• _GIVEN ENTRIES_:
──────────
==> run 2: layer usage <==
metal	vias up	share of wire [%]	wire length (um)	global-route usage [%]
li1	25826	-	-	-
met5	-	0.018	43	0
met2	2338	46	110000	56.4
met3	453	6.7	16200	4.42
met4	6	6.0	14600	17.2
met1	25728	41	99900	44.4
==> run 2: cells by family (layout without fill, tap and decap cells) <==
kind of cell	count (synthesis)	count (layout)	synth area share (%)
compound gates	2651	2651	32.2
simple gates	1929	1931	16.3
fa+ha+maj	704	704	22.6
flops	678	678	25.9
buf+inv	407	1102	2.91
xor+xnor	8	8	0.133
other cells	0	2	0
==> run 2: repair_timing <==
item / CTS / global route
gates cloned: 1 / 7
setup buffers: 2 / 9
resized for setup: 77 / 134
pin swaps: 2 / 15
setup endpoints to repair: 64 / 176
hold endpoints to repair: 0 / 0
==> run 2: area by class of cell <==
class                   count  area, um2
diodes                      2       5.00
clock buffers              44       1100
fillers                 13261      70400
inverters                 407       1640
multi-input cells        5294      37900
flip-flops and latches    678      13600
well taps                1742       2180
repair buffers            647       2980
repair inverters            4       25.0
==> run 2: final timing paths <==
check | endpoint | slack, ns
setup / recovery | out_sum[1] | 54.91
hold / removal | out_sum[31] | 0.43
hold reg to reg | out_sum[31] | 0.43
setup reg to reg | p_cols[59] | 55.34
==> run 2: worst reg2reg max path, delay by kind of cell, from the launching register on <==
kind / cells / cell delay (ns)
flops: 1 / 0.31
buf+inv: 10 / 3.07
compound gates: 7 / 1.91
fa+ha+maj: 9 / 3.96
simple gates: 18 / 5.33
This design comes from an exercise in tuning for small area and a short achievable clock period on the open sky130 flow, not from production work. Only simulation tests tie the RTL to the original design; equivalence was not proved. In every run shown here, the design's own scripts or RTL, not TritonCTS, make the clock network. The clock input has no modelled driver; a real chip could not lean on it and would need a root buffer or a full tree.

==> flow/design.v (outline; a module is shown in full before it is edited, if it fits) <==
// module chk_unit: 3105 lines
// module chk_a21o: 3 lines
// module chk_a222oi: 3 lines
// module chk_inv: 3 lines
// module chk_nand2: 3 lines
// module chk_nand3: 3 lines
// module chk_nor2: 3 lines
// module chk_oai21: 3 lines
// module chk_oai22: 3 lines
// module chk_xnor2: 3 lines
// module chk_xor2: 3 lines
module chk_unit (
    input  wire        clk,
    input  wire        rst,
    input  wire        in_valid,
    input  wire        in_first,
    input  wire        in_last,
    input  wire [2:0]  in_code,
    input  wire [63:0] in_data,
    input  wire [3:0]  in_nbytes,
    input  wire [2:0]  in_tail,
    output wire        out_valid,
    output wire [31:0] out_value
);
  // ...
==> flow/flow/run.sh <==
#!/bin/bash
# Standard synthesis and placement (port buffers of buf_1 cells), then
# flow/cts.tcl: a one-level clock tree, buf_2 output port buffers and
# dfxtp_2 for the flip-flops behind them; then the standard routing and finish.
set -euo pipefail
export BUFFER_PORTS_ARGS="-buffer_cell sky130_fd_sc_hd__buf_1"
bash standard.sh synth > synth.log 2>&1
bash standard.sh place > place.log 2>&1
RES=$PWD/orfs/results/sky130hd/chk_unit/base
RES=$RES CTS_NBUF=4 CTS_CELL=sky130_fd_sc_hd__clkbuf_16 OUT_BUF_CELL=sky130_fd_sc_hd__buf_2 OUT_FF_CELL=sky130_fd_sc_hd__dfxtp_2 openroad -no_init -exit flow/cts.tcl > cts.log 2>&1
cp $RES/4_1_cts.odb $RES/4_cts.odb
bash standard.sh > layout.log 2>&1
==> flow/flow/cts.tcl <==
# Clock tree: the clock port drives a few clkbuf_16, each driving one cluster
# of flip-flops (k-means on their placed positions); then legalize.
set res $::env(RES)
set plat $::env(FLOW_HOME)/platforms/sky130hd
read_lef $plat/lef/sky130_fd_sc_hd.tlef
read_lef $plat/lef/sky130_fd_sc_hd_merged.lef
read_liberty $plat/lib/sky130_fd_sc_hd__tt_025C_1v80.lib
read_db $res/3_place.odb
read_sdc $res/3_place.sdc
source $plat/setRC.tcl
set nclu $::env(CTS_NBUF)
set block [ord::get_db_block]
set db [ord::get_db]
set clk [$block findNet clk]
set sinks {}
foreach it [$clk getITerms] { lappend sinks $it }
set n [llength $sinks]
puts "clock sinks: $n, clusters: $nclu"
# positions
set xs {}; set ys {}
foreach it $sinks {
  set b [[$it getInst] getBBox]
  lappend xs [expr {([$b xMin]+[$b xMax])/2.0}]
  lappend ys [expr {([$b yMin]+[$b yMax])/2.0}]
}
# k-means, seeded along the x-sorted order
set order [lsort -real -indices $xs]
set cx {}; set cy {}
for {set k 0} {$k < $nclu} {incr k} {
  set i [lindex $order [expr {int(($k+0.5)*$n/$nclu)}]]
  lappend cx [lindex $xs $i]; lappend cy [lindex $ys $i]
}
set cap [expr {int(ceil(double($n)/$nclu))+2}]
for {set iter 0} {$iter < 50} {incr iter} {
  # balanced assignment: greedy by distance with a size cap
  set pairs {}
  for {set i 0} {$i < $n} {incr i} {
    for {set k 0} {$k < $nclu} {incr k} {
      set d [expr {abs([lindex $xs $i]-[lindex $cx $k]) + abs([lindex $ys $i]-[lindex $cy $k])}]
      lappend pairs [list $d $i $k]
    }
  }
  set pairs [lsort -real -index 0 $pairs]
  set asg [lrepeat $n -1]; set cnt [lrepeat $nclu 0]
  foreach p $pairs {
    lassign $p d i k
    if {[lindex $asg $i] >= 0} continue
    if {[lindex $cnt $k] >= $cap} continue
    lset asg $i $k; lset cnt $k [expr {[lindex $cnt $k]+1}]
  }
  set sx [lrepeat $nclu 0.0]; set sy [lrepeat $nclu 0.0]
  for {set i 0} {$i < $n} {incr i} {
    set k [lindex $asg $i]
    lset sx $k [expr {[lindex $sx $k]+[lindex $xs $i]}]
    lset sy $k [expr {[lindex $sy $k]+[lindex $ys $i]}]
  }
  for {set k 0} {$k < $nclu} {incr k} {
    if {[lindex $cnt $k] > 0} {
      lset cx $k [expr {[lindex $sx $k]/[lindex $cnt $k]}]
      lset cy $k [expr {[lindex $sy $k]/[lindex $cnt $k]}]
    }
  }
}
puts "cluster sizes: $cnt"
set master [$db findMaster $::env(CTS_CELL)]
set w [$master getWidth]; set h [$master getHeight]
for {set k 0} {$k < $nclu} {incr k} {
  set inst [odb::dbInst_create $block $master "cts_buf_$k"]
  $inst setLocation [expr {int([lindex $cx $k] - $w/2)}] [expr {int([lindex $cy $k] - $h/2)}]
  $inst setPlacementStatus PLACED
  set net [odb::dbNet_create $block "clknet_$k"]
  $net setSigType CLOCK
  [$inst findITerm A] connect $clk
  [$inst findITerm X] connect $net
  for {set i 0} {$i < $n} {incr i} {
    if {[lindex $asg $i] == $k} {
      set it [lindex $sinks $i]
      $it disconnect
      $it connect $net
    }
  }
}
# optional: other cells for the output port buffers and for the flip-flops
# that drive them
foreach port [get_ports out_*] {
  set net [$block findNet [get_full_name $port]]
  foreach it [$net getITerms] {
    if {![$it isOutputSignal]} continue
    set buf [$it getInst]
    if {[info exists ::env(OUT_BUF_CELL)] && $::env(OUT_BUF_CELL) ne ""} {
      replace_cell [$buf getName] $::env(OUT_BUF_CELL)
    }
    set in [[$buf findITerm A] getNet]
    foreach it2 [$in getITerms] {
      if {![$it2 isOutputSignal]} continue
      set drv [$it2 getInst]
      if {[info exists ::env(OUT_FF_CELL)] && $::env(OUT_FF_CELL) ne ""
          && [string match "sky130_fd_sc_hd__dfxtp_*" [[$drv getMaster] getName]]} {
        replace_cell [$drv getName] $::env(OUT_FF_CELL)
      }
    }
  }
}
detailed_placement
check_placement -verbose
set_propagated_clock [all_clocks]
estimate_parasitics -placement
report_clock_skew
report_checks -path_delay max -digits 3
write_db $res/4_1_cts.odb
write_sdc $res/4_cts.sdc
==> flow/standard.sh <==
#!/bin/bash
# synth_recipe.tcl (not shown) runs the flow's synth.tcl, then flattens the netlist and writes it again
# the make line also repeats each setting of config.mk as NAME=value (left out here)
make -C /OpenROAD-flow-scripts/flow DESIGN_CONFIG=/design/flow/config.mk WORK_HOME=/design/flow/orfs CLKGATE_MAP_FILE= SYNTH_SCRIPT=/design/flow/synth_recipe.tcl "${@:-finish}"
==> flow/config.mk <==
export PLATFORM = sky130hd
export DESIGN_NAME = chk_unit
export DESIGN_NICKNAME = chk_unit
export VERILOG_FILES = /design/flow/design.v
export SDC_FILE = /design/flow/constraint.sdc
export NUM_CORES = 8
export LEC_CHECK = 0
export CAP_MARGIN = 0
export CORE_MARGIN = 2
export CORE_UTILIZATION = 65
export GPL_TIMING_DRIVEN = 0
export SLEW_MARGIN = 0
export SYNTH_HIERARCHICAL = 1
==> flow/constraint.sdc <==
create_clock -name core_clock -period 40.0 [get_ports {clk}]
set_input_delay 8.0000 -clock core_clock [delete_from_list [all_inputs] [get_ports {clk}]]
set_output_delay 8.0000 -clock core_clock [all_outputs]
set_load 0.01 [all_outputs]
This is an optimization exercise on Yosys and OpenROAD, whose aim is small area, not a production implementation. RTL that was checked went through simulation tests only; none was proved equivalent to the original. Power figures rest on the tool's default switching activity, not on a simulated workload.

==> run a <==
// irsar_link_rx
module irsar_link_rx (
    input  wire        clk,
    input  wire        rst,           
    input  wire        sym_valid,
    input  wire [9:0]  sym,           
    output wire        pay_valid,
    output wire [7:0]  pay_data,
    output reg  [6:0]  pay_index,
    output wire        hdr_valid,
    output wire [7:0]  hdr_opc,
    output wire [7:0]  hdr_hop,
    output wire [2:0]  hdr_tag,
    output wire        hdr_rsp,
    output wire        hdr_late,
    output wire        hdr_lin,
    output reg  [6:0]  hdr_len,
    output wire        frm_done,
    output wire        frm_ok,
    output wire [2:0]  frm_err,
    output wire [15:0] frm_crc,
    output reg         in_frame,
    output reg         rd_pos,
    output wire [15:0] cnt_ok,
    output wire [15:0] cnt_rej,
    output wire [15:0] cnt_cerr
);
    localparam [15:0] CRC_POLY = 16'hBAAD;
    wire       c_err, c_k, c_k285, c_k277, rd_next;
    wire [7:0] c_data;
    irsar_dec8b10b u_dec (
        .code     (sym),
        .rd_in    (rd_pos),
        .code_err (c_err),
        .is_k     (c_k),
        .is_k285  (c_k285),
        .is_k277  (c_k277),
        .data     (c_data),
        .rd_out   (rd_next)
    );
    wire c_k237 = c_k && !c_k285 && !c_k277;
    wire c_dat  = !c_err && !c_k;
    reg [2:0]  st;
    reg        last_v;        
  ...
==> module irsar_link_rx, before the edit <==
module irsar_link_rx (
    input  wire        clk,
    input  wire        rst,           
    input  wire        sym_valid,
    input  wire [9:0]  sym,           
    output wire        pay_valid,
    output wire [7:0]  pay_data,
    output reg  [6:0]  pay_index,
    output wire        hdr_valid,
    output wire [7:0]  hdr_opc,
    output wire [7:0]  hdr_hop,
    output wire [2:0]  hdr_tag,
    output wire        hdr_rsp,
    output wire        hdr_late,
    output wire        hdr_lin,
    output reg  [6:0]  hdr_len,
    output wire        frm_done,
    output wire        frm_ok,
    output wire [2:0]  frm_err,
    output wire [15:0] frm_crc,
    output reg         in_frame,
    output reg         rd_pos,
    output wire [15:0] cnt_ok,
    output wire [15:0] cnt_rej,
    output wire [15:0] cnt_cerr
);
    localparam [15:0] CRC_POLY = 16'hBAAD;
    wire       c_err, c_k, c_k285, c_k277, rd_next;
    wire [7:0] c_data;
    irsar_dec8b10b u_dec (
        .code     (sym),
        .rd_in    (rd_pos),
        .code_err (c_err),
        .is_k     (c_k),
        .is_k285  (c_k285),
        .is_k277  (c_k277),
        .data     (c_data),
        .rd_out   (rd_next)
    );
    wire c_k237 = c_k && !c_k285 && !c_k277;
    wire c_dat  = !c_err && !c_k;
    reg [2:0]  st;
    reg        last_v;        
    reg [15:0] crc;
    reg [7:0]  byte_a, byte_b;
    assign hdr_opc   = byte_a;
    assign hdr_hop   = byte_b;
    assign hdr_tag   = pay_index[5:3];
    assign hdr_rsp   = pay_index[2];
    assign hdr_late  = pay_index[1];
    assign hdr_lin   = pay_index[0];
    assign pay_data  = byte_b;
    assign frm_crc   = {byte_a, byte_b};
    assign frm_err   = hdr_len[2:0];
    assign frm_ok    = (frm_err == 3'd0);
    assign pay_valid = last_v && in_frame && (st == 3'd6);
    assign hdr_valid = last_v && in_frame && (st == 3'd4);
    assign frm_done  = last_v && !in_frame && st[1];
    reg [15:0] crc_next;
    integer i;
    always @* begin
        crc_next = crc ^ {c_data, 8'h00};
        for (i = 0; i < 8; i = i + 1)
            crc_next = crc_next[15] ? ((crc_next << 1) ^ CRC_POLY) : (crc_next << 1);
    end
    reg  [6:0] idx_inc;
    reg  [7:0] idx_cy;
    integer j;
    always @* begin
        idx_cy[0] = 1'b1;
        for (j = 0; j < 7; j = j + 1) begin
            idx_inc[j]  = pay_index[j] ^ idx_cy[j];
            idx_cy[j+1] = pay_index[j] & idx_cy[j];
        end
    end
    wire       len_bad  = c_data[7] || (c_data[6] && c_data[5] && (c_data[4:0] != 5'd0));    
    wire       s_hdr0   = (st == 3'd0);
    wire       s_hdr1   = (st == 3'd1);
    wire       s_hdr2   = (st == 3'd2);
    wire       s_hdr3   = (st == 3'd3);
    wire       s_pay    = st[2] && !st[0];              
    wire       s_crc2   = (st == 3'd5);
    wire [6:0] idx_next = st[1] ? idx_inc : 7'd0;       
    wire       pay_last = (idx_next == hdr_len);        
    wire       crc_good = (crc[7:0] == 8'h00) && (c_data == crc[15:8]);
    wire res    = in_frame ? (!c_dat || (s_hdr3 && len_bad) || s_crc2)
                           : (c_k277 && !st[0]);
    wire res_ok = in_frame && c_dat && s_crc2 && crc_good;
    wire [2:0] res_code = {!in_frame || (c_dat && st[2] && !crc_good),
                           in_frame && !c_err && (c_k || s_hdr3),
                           !in_frame || !c_dat};
    irsar_satcnt u_cnt_ok   (.clk(clk), .rst(rst), .inc(sym_valid && res && res_ok),  .q(cnt_ok));
    irsar_satcnt u_cnt_rej  (.clk(clk), .rst(rst), .inc(sym_valid && res && !res_ok), .q(cnt_rej));
    irsar_satcnt u_cnt_cerr (.clk(clk), .rst(rst), .inc(sym_valid && c_err),          .q(cnt_cerr));
    reg       in_frame_n;
    reg [2:0] st_n;
    always @* begin
        in_frame_n = in_frame;
        st_n       = st;
        if (!in_frame) begin
            st_n[1] = res;
            if (c_k277) begin
                in_frame_n = st[0];            
                st_n       = {1'b0, !st[0], 1'b0};
            end else if (!c_k237) begin
                st_n[0] = c_k285;
            end
        end else if (res) begin
            in_frame_n = 1'b0;
            st_n       = {2'b01, c_k285};
        end else if (s_pay) begin
            st_n = pay_last ? 3'd5 : 3'd6;
        end else begin
            st_n = st + 3'd1;
        end
    end
    always @(posedge clk) begin
        if (rst) begin
            in_frame <= 1'b0;
            st[0]    <= 1'b0;
            rd_pos   <= 1'b0;
            last_v   <= 1'b0;
        end else begin
            last_v <= sym_valid;
            if (sym_valid) begin
                rd_pos   <= rd_next;
                in_frame <= in_frame_n;
                st[0]    <= st_n[0];
            end
        end
    end
    always @(posedge clk) begin
        if (sym_valid)
            st[2:1] <= st_n[2:1];
        if (!in_frame)
            crc <= 16'hFFFF;
        else if (sym_valid)
            crc <= crc_next;
        if (sym_valid && s_hdr2)
            pay_index <= {1'b0, c_data[7:2]};
        else if (sym_valid && s_pay)
            pay_index <= idx_next;
        if (sym_valid && res)
            hdr_len[2:0] <= res_code;
        else if (sym_valid && s_hdr3)
            hdr_len[2:0] <= c_data[2:0];
        if (sym_valid && s_hdr3)
            hdr_len[6:3] <= c_data[6:3];
        if (sym_valid && (s_hdr0 || (s_pay && pay_last)))
            byte_a <= c_data;
        if (sym_valid && (s_hdr1 || st[2]))
            byte_b <= c_data;
    end
endmodule
==> module irsar_satcnt, before the edit <==
module irsar_satcnt (
    input  wire        clk,
    input  wire        rst,
    input  wire        inc,
    output reg  [15:0] q
);
    wire       lo_ones = &q[7:0];
    reg [16:0] t;       
    reg [15:0] n;
    integer k;
    always @* begin
        t[0] = inc;
        for (k = 0; k < 8; k = k + 1)
            t[k+1] = t[k] & q[k];
        t[8] = inc & lo_ones;
        for (k = 8; k < 16; k = k + 1)
            t[k+1] = t[k] & q[k];
        for (k = 0; k < 16; k = k + 1)
            n[k] = (q[k] ^ t[k]) | t[16];     
    end
    always @(posedge clk)
        if (rst) q <= 16'h0000;
        else     q <= n;
endmodule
──────────
• _WHAT THIS TASK INVOLVES_: Which lines of the material contain "count"? List them.

• _RESPONSE BOX_:
kind of cell	count (synthesis)	count (layout)	synth area share (%)
class                   count  area, um2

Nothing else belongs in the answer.